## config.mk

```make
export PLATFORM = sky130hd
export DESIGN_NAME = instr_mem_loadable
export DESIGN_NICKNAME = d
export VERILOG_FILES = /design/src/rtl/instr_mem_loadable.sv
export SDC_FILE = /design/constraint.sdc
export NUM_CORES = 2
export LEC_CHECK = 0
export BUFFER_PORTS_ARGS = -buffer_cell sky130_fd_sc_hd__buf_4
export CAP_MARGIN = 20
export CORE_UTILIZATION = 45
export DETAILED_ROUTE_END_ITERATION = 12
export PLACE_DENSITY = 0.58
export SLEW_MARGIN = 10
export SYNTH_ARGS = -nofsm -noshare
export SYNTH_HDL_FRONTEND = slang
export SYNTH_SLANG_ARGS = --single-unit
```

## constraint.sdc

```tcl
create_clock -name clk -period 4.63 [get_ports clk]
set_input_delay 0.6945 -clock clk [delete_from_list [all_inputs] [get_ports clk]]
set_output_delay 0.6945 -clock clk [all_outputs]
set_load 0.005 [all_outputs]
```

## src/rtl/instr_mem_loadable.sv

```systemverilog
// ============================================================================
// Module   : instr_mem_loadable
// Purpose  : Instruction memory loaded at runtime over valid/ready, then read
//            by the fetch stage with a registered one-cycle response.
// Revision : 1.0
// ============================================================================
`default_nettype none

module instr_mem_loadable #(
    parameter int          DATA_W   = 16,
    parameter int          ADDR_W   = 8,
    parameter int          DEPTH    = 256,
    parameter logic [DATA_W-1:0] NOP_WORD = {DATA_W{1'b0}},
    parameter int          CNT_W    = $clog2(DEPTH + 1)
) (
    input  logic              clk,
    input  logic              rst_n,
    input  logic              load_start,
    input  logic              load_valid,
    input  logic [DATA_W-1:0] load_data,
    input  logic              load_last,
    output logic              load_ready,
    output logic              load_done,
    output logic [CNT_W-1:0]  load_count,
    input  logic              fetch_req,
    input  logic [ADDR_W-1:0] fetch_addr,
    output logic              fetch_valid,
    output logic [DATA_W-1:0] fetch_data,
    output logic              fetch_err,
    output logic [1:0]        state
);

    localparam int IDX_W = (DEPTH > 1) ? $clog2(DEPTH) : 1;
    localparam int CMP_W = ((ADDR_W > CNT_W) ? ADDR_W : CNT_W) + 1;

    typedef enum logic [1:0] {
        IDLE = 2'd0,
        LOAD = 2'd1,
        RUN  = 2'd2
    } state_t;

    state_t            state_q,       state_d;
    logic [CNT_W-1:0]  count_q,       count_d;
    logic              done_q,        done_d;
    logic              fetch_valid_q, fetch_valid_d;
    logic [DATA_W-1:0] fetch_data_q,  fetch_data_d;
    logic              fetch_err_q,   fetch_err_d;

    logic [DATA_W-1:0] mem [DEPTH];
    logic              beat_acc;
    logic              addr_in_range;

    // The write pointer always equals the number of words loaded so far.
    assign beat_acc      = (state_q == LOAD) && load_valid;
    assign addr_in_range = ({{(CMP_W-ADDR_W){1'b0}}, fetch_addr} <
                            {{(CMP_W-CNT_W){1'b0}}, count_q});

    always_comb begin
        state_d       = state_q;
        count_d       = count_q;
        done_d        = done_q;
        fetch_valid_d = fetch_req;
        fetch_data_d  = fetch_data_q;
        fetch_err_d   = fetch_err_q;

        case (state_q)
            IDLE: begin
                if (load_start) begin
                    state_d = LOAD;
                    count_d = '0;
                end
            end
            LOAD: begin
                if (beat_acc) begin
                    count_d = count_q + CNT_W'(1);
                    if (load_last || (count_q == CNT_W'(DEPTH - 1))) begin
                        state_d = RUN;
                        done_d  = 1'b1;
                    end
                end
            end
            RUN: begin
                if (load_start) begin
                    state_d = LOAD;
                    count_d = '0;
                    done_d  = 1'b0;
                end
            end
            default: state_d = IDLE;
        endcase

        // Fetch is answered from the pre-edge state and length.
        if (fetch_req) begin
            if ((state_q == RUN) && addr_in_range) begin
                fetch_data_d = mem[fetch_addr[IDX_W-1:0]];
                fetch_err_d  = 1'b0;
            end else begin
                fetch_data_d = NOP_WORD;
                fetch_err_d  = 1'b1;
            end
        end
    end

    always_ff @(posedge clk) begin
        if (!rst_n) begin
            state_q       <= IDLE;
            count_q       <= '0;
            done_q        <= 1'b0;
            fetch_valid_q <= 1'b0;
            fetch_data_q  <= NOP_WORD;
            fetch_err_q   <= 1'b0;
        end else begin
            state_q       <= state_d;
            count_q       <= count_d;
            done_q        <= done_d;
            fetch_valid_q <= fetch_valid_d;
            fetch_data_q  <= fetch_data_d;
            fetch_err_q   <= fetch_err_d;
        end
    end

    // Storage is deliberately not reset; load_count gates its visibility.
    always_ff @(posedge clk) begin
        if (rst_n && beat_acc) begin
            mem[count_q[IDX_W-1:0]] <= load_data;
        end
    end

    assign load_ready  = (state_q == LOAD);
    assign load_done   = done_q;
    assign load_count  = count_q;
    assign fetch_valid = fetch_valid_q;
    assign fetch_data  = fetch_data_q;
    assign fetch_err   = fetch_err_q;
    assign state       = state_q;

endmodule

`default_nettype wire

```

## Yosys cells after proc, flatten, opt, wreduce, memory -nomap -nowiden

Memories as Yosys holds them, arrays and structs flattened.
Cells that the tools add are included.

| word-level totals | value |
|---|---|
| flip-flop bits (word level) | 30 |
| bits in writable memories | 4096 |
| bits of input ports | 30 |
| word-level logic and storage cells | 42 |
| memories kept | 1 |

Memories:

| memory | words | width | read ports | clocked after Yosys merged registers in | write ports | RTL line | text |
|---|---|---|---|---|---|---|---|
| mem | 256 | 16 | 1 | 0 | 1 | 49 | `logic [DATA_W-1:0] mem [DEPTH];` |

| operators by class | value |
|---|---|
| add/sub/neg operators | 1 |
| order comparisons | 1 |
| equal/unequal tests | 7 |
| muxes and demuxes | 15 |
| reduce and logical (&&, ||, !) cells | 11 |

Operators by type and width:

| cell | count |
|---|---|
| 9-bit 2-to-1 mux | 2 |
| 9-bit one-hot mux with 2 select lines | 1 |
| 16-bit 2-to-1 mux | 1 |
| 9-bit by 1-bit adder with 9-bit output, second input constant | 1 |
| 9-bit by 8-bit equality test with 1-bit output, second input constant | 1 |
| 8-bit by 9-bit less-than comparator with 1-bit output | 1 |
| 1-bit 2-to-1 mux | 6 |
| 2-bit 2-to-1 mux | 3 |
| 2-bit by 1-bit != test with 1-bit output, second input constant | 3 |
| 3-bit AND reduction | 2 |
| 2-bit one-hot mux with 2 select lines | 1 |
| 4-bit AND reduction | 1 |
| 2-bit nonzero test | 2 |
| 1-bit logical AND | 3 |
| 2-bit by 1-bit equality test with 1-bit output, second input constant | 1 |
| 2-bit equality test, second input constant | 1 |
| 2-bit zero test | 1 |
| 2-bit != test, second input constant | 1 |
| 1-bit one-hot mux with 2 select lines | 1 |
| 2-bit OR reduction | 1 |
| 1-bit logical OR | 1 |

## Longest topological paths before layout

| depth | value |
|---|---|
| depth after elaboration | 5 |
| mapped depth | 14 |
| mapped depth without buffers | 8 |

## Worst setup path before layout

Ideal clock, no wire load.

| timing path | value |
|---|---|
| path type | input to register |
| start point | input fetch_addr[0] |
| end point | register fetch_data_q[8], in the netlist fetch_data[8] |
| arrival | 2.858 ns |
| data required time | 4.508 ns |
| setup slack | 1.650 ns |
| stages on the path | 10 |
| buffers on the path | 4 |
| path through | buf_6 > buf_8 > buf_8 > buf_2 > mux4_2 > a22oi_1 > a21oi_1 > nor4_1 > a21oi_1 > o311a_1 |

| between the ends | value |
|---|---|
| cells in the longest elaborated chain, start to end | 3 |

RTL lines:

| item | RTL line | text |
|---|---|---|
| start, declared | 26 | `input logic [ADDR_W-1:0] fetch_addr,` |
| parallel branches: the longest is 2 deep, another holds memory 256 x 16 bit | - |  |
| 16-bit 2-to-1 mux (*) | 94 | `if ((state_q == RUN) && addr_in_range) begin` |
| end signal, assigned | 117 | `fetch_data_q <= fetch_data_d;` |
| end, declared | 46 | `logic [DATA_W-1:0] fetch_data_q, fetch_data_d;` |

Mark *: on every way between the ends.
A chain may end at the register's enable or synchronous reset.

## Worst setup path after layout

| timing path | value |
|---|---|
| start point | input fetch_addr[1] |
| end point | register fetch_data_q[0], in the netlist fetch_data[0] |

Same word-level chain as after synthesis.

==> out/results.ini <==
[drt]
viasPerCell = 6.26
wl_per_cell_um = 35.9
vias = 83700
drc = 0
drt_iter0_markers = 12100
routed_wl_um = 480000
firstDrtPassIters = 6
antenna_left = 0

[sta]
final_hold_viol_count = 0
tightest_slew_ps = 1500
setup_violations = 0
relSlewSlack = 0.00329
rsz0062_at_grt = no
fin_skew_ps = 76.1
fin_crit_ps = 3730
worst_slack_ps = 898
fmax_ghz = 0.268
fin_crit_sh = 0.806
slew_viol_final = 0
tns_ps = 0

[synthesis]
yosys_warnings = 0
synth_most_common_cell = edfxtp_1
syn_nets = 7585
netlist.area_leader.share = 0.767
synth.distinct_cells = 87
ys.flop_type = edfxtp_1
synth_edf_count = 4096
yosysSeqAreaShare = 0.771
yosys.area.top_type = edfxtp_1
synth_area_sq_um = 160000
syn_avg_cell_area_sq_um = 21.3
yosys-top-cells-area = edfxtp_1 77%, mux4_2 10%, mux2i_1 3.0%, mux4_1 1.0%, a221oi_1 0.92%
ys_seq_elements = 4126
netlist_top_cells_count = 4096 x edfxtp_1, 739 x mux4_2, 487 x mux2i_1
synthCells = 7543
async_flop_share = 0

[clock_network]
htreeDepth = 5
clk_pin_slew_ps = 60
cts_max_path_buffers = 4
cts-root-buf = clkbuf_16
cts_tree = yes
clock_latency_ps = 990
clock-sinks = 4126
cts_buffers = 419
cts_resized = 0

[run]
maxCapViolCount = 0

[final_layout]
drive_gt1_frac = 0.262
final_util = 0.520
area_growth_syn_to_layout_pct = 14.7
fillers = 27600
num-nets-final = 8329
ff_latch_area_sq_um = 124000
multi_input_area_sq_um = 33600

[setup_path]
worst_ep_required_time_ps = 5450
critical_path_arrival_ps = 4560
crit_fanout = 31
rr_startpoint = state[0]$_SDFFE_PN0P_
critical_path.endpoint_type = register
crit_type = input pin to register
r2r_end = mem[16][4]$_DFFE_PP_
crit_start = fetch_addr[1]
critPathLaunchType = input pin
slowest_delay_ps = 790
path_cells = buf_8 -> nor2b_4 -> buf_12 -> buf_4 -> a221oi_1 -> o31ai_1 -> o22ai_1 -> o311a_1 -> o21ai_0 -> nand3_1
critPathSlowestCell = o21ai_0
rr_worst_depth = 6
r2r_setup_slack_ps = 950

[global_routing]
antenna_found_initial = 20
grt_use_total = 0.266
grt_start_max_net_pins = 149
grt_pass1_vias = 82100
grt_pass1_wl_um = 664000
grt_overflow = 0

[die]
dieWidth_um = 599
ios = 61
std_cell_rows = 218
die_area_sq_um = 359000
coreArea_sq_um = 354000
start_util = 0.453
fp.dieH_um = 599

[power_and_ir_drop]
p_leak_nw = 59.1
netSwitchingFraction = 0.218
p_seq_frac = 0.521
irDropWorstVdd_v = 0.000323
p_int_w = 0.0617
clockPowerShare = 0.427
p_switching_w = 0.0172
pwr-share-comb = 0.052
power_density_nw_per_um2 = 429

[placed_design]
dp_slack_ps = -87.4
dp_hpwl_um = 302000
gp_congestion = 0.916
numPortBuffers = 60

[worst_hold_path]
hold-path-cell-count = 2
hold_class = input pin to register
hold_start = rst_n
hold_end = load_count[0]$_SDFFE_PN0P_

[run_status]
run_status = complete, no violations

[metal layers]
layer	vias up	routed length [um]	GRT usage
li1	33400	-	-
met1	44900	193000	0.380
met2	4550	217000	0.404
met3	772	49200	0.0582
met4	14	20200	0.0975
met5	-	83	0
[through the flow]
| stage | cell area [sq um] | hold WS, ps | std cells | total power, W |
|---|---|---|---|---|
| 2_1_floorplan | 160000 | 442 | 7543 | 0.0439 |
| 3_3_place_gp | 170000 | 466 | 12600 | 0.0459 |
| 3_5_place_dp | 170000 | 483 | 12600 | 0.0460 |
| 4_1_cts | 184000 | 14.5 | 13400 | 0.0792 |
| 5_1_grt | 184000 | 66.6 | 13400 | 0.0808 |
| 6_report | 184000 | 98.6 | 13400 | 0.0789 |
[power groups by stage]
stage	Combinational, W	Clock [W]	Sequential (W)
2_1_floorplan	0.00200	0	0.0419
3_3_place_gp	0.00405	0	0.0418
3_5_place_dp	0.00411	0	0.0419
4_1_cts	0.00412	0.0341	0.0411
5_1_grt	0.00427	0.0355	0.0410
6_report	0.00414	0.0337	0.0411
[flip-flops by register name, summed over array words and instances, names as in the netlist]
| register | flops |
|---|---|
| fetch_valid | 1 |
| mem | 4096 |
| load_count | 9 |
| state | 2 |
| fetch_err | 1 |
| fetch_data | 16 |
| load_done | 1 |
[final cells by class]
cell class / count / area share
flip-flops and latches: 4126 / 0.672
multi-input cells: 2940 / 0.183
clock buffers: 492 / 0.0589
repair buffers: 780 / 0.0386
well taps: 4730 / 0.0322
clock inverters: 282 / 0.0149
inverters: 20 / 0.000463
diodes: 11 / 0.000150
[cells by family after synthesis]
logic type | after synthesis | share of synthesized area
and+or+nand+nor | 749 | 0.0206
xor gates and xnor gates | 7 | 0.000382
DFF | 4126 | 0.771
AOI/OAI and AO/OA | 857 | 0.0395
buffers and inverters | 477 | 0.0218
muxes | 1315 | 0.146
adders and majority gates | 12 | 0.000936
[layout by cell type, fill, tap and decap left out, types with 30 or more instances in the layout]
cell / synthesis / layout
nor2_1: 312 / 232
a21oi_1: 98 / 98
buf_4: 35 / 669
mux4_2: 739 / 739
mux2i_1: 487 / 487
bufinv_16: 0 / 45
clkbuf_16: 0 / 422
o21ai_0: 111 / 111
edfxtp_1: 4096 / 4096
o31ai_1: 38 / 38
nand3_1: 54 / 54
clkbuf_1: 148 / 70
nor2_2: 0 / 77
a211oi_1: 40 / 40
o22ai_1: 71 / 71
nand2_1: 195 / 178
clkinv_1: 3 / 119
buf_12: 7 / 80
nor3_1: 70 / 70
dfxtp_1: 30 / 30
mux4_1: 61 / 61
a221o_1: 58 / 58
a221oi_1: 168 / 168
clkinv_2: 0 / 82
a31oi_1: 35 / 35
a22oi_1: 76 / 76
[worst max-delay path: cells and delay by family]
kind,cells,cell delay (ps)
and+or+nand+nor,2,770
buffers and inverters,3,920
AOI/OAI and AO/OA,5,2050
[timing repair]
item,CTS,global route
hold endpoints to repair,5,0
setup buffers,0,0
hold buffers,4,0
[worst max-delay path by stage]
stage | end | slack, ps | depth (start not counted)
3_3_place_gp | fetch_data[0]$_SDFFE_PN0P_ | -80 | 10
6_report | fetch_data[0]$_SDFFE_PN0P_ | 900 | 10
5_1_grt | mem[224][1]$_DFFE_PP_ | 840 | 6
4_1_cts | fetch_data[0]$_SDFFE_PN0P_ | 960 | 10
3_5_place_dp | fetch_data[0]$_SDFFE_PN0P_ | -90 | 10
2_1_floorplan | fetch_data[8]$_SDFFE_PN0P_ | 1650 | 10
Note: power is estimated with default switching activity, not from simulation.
+ + +
▶ _What is being asked_: Search term "localparam": count the lines of the listing in which it appears, and give the number with nothing further.

▶ _Written answer_: 2